Directions
Return the lines below that contain "inserted".

Provided records
━━━
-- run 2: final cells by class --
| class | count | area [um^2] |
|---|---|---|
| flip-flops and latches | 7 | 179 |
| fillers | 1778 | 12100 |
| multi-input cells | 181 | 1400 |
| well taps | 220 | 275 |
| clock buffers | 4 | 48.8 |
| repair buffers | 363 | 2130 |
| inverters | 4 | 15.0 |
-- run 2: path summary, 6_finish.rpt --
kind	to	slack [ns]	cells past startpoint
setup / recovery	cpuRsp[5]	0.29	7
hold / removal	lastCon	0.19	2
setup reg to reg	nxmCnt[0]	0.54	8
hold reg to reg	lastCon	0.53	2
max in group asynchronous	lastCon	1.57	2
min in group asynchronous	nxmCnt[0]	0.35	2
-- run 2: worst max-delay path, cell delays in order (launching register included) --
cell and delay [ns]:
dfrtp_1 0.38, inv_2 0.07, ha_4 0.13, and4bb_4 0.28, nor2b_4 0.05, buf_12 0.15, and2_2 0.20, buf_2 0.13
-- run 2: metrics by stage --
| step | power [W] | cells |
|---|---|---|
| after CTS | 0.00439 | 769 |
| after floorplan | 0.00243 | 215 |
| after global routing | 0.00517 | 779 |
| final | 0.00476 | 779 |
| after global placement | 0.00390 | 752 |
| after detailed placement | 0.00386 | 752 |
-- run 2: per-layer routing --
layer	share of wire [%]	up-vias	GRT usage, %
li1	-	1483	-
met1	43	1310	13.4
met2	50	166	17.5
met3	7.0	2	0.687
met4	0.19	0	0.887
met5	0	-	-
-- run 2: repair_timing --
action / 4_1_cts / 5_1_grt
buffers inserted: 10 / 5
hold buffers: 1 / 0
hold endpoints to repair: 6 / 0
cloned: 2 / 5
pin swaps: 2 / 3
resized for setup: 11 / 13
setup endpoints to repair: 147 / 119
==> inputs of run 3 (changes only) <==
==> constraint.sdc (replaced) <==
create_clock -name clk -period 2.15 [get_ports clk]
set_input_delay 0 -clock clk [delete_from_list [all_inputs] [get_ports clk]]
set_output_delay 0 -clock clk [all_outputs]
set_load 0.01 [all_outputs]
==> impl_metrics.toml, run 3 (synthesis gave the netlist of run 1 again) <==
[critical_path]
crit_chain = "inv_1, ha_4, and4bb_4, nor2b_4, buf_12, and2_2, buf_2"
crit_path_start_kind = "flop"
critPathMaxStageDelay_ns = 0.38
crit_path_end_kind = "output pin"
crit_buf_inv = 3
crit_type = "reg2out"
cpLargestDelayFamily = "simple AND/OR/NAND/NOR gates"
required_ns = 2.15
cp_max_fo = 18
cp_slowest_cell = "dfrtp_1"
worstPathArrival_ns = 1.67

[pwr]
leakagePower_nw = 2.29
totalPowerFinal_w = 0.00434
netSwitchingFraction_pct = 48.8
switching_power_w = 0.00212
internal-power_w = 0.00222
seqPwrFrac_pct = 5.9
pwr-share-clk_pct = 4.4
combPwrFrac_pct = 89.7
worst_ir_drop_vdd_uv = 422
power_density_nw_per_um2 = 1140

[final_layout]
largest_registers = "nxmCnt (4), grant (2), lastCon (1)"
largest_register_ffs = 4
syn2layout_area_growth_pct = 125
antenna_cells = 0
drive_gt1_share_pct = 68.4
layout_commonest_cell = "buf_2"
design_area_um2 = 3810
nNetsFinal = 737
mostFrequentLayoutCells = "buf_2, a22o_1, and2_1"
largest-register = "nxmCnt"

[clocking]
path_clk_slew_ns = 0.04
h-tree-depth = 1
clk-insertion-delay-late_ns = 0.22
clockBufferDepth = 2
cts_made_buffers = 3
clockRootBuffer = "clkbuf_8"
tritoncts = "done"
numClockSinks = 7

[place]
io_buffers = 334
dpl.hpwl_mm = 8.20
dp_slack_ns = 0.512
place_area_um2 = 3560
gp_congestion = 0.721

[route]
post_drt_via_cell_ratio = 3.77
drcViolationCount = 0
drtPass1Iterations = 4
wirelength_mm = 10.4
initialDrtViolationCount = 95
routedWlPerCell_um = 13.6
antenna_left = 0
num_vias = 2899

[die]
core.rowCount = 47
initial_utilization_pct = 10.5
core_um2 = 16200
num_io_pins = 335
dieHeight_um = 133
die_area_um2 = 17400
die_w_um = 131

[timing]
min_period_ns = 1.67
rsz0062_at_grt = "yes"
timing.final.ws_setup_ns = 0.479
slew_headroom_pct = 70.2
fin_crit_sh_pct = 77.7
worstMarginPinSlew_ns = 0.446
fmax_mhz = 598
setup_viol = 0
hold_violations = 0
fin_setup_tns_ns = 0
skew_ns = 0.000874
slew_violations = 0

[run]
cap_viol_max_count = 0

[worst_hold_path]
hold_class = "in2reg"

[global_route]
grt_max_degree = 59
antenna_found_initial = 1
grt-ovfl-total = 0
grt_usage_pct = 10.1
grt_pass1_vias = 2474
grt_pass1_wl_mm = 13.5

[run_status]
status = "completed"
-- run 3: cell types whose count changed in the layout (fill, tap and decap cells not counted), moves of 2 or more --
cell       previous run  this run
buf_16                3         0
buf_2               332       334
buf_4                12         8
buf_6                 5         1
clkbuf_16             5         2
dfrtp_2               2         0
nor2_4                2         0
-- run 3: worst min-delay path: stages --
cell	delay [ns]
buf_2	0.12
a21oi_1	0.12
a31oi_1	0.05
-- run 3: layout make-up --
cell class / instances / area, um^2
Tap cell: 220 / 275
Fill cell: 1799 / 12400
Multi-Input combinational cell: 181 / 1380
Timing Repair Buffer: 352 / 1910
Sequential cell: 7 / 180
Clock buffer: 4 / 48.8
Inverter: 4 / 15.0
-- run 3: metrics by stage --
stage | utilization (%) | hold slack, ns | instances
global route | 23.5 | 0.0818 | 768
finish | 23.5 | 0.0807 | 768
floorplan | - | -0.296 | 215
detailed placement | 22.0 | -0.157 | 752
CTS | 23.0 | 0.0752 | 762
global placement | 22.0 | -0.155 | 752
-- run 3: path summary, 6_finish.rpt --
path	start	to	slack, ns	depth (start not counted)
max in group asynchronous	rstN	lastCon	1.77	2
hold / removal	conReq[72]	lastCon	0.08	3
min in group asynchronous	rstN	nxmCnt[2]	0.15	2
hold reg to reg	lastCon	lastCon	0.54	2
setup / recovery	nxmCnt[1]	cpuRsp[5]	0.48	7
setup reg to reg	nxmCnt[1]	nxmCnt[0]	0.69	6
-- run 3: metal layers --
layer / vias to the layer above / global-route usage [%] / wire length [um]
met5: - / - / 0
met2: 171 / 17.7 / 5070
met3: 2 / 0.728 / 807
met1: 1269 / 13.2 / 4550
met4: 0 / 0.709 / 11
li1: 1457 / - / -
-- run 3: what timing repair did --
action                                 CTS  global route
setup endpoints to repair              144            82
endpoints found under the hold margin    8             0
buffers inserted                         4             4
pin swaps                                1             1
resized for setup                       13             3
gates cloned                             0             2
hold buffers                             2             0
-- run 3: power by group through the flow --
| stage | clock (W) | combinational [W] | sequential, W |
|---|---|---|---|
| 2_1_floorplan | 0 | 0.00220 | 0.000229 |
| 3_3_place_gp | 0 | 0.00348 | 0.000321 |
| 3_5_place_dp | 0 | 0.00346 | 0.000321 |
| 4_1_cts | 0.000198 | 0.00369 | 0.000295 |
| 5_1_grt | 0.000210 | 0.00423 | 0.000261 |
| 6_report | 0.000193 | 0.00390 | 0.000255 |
==> src/design/aluControl.sv <==
// ALU control that turns the decoder class and funct into one ALU operation
`timescale 1ns/10ps

module aluControl (
    input  cpuPkg::aluClass aluClass,
    input  cpuPkg::funct    fn,
    output cpuPkg::aluOp    aluSel
);
    import cpuPkg::*;

    aluOp functSel;

    // R-format operation from funct
    always_comb
    begin
        case (fn)
            functAdd: functSel = aluAdd;
            functSub: functSel = aluSub;
            functAnd: functSel = aluAnd;
            functOr:  functSel = aluOr;
            functSlt: functSel = aluSlt;
            default:  functSel = aluAdd; // Unknown funct falls back to add
        endcase
    end

    always_comb
    begin
        case (aluClass)
            aluClassSub:   aluSel = aluSub;
            aluClassAdd:   aluSel = aluAdd;
            aluClassFunct: aluSel = functSel;
            default:       aluSel = aluAdd;
        endcase
    end

endmodule

==> src/design/alu.sv <==
// 32-bit ALU with add, sub, and, or and signed set-less-than
`timescale 1ns/10ps

module alu (
    input  cpuPkg::dataWord operandA,
    input  cpuPkg::dataWord operandB,
    input  cpuPkg::aluOp    aluSel,
    output cpuPkg::dataWord result
);
    import cpuPkg::*;

    dataWord sum;
    dataWord diff;
    logic    lessThan;

    assign sum      = operandA + operandB;
    assign diff     = operandA - operandB;
    assign lessThan = $signed(operandA) < $signed(operandB); // Two's complement compare

    always_comb
    begin
        case (aluSel)
            aluAdd:  result = sum;
            aluSub:  result = diff;
            aluAnd:  result = operandA & operandB;
            aluOr:   result = operandA | operandB;
            aluSlt:  result = {{(dataWidth-1){1'b0}}, lessThan};
            default: result = sum;
        endcase
    end

endmodule

==> src/design/registerFile.sv <==
// Register file with 32 registers, two async read ports, one sync write port
`timescale 1ns/10ps

module registerFile (
    input  logic            clk,
    input  logic            rstN,
    input  cpuPkg::regAddr  readAddrA,
    input  cpuPkg::regAddr  readAddrB,
    input  cpuPkg::regAddr  writeAddr,
    input  logic            writeEn,
    input  cpuPkg::dataWord writeValue,
    output cpuPkg::dataWord readDataA,
    output cpuPkg::dataWord readDataB
);
    import cpuPkg::*;

    dataWord regs [regCount];

    always_ff @(posedge clk)
    begin
        if (!rstN)
        begin
            for (int i = 0; i < regCount; i++)
            begin
                regs[i] <= '0;
            end
        end
        else if (writeEn && (writeAddr != '0)) // r0 stays zero
        begin
            regs[writeAddr] <= writeValue;
        end
    end

    // Register 0 always reads as zero
    assign readDataA = (readAddrA == '0) ? '0 : regs[readAddrA];
    assign readDataB = (readAddrB == '0) ? '0 : regs[readAddrB];

endmodule

==> src/design/dataMemory.sv <==
// Data memory of 64 words with sync write, async read and clear on reset
`timescale 1ns/10ps

module dataMemory (
    input  logic            clk,
    input  logic            rstN,
    input  cpuPkg::memAddr  addr,
    input  logic            writeEn,
    input  cpuPkg::dataWord writeValue,
    output cpuPkg::dataWord readValue
);
    import cpuPkg::*;

    dataWord mem [memWords];

    always_ff @(posedge clk)
    begin
        if (!rstN)
        begin
            for (int i = 0; i < memWords; i++)
            begin
                mem[i] <= '0;
            end
        end
        else if (writeEn)
        begin
            mem[addr] <= writeValue;
        end
    end

    assign readValue = mem[addr]; // Combinational read

endmodule

==> src/design/cpuCore.sv <==
// Single-cycle core top with PC, immediate extension, datapath muxes and block instances
`timescale 1ns/10ps

module cpuCore (
    input  logic             clk,
    input  logic             rstN,
    input  cpuPkg::instrWord instr,
    output cpuPkg::pcWord    pc,
    output logic             regWrite,
    output cpuPkg::regAddr   writeReg,
    output cpuPkg::dataWord  writeData,
    output logic             memWrite,
    output cpuPkg::memAddr   storeAddr,
    output cpuPkg::dataWord  storeData
);
    import cpuPkg::*;

    opCode   instrOp;
    regAddr  rs;
    regAddr  rt;
    regAddr  rd;
    funct    instrFn;
    dataWord immExt;

    logic    regDst;
    logic    aluSrc;
    logic    memRead;
    logic    memToReg;
    aluClass decClass;
    aluOp    aluSel;

    dataWord readDataA;
    dataWord readDataB;
    dataWord operandB;
    dataWord aluResult;
    dataWord memReadValue;
    dataWord loadData;

    // Instruction fields
    assign instrOp = instr[31:26];
    assign rs      = instr[25:21];
    assign rt      = instr[20:16];
    assign rd      = instr[15:11];
    assign instrFn = instr[5:0];
    assign immExt  = {{16{instr[15]}}, instr[15:0]}; // Sign-extend imm16

    // One instruction per cycle, no branches
    always_ff @(posedge clk)
    begin
        if (!rstN)
        begin
            pc <= '0;
        end
        else
        begin
            pc <= pc + pcStep;
        end
    end

    controlDecoder uDecoder (
        .op       (instrOp),
        .regWrite (regWrite),
        .aluClass (decClass),
        .regDst   (regDst),
        .aluSrc   (aluSrc),
        .memWrite (memWrite),
        .memRead  (memRead),
        .memToReg (memToReg)
    );

    aluControl uAluControl (
        .aluClass (decClass),
        .fn       (instrFn),
        .aluSel   (aluSel)
    );

    registerFile uRegs (
        .clk        (clk),
        .rstN       (rstN),
        .readAddrA  (rs),
        .readAddrB  (rt),
        .writeAddr  (writeReg),
        .writeEn    (regWrite),
        .writeValue (writeData),
        .readDataA  (readDataA),
        .readDataB  (readDataB)
    );

    assign operandB = aluSrc ? immExt : readDataB;

    alu uAlu (
        .operandA (readDataA),
        .operandB (operandB),
        .aluSel   (aluSel),
        .result   (aluResult)
    );

    // Word index from the byte address
    assign storeAddr = aluResult[7:2];
    assign storeData = readDataB;     // rt value for sw

    dataMemory uDataMem (
        .clk        (clk),
        .rstN       (rstN),
        .addr       (storeAddr),
        .writeEn    (memWrite),
        .writeValue (storeData),
        .readValue  (memReadValue)
    );

    // Write-back selection
    assign loadData  = memRead ? memReadValue : '0;
    assign writeReg  = regDst ? rd : rt;
    assign writeData = memToReg ? loadData : aluResult;

endmodule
━━━
Written solution
buffers inserted: 10 / 5
buffers inserted                         4             4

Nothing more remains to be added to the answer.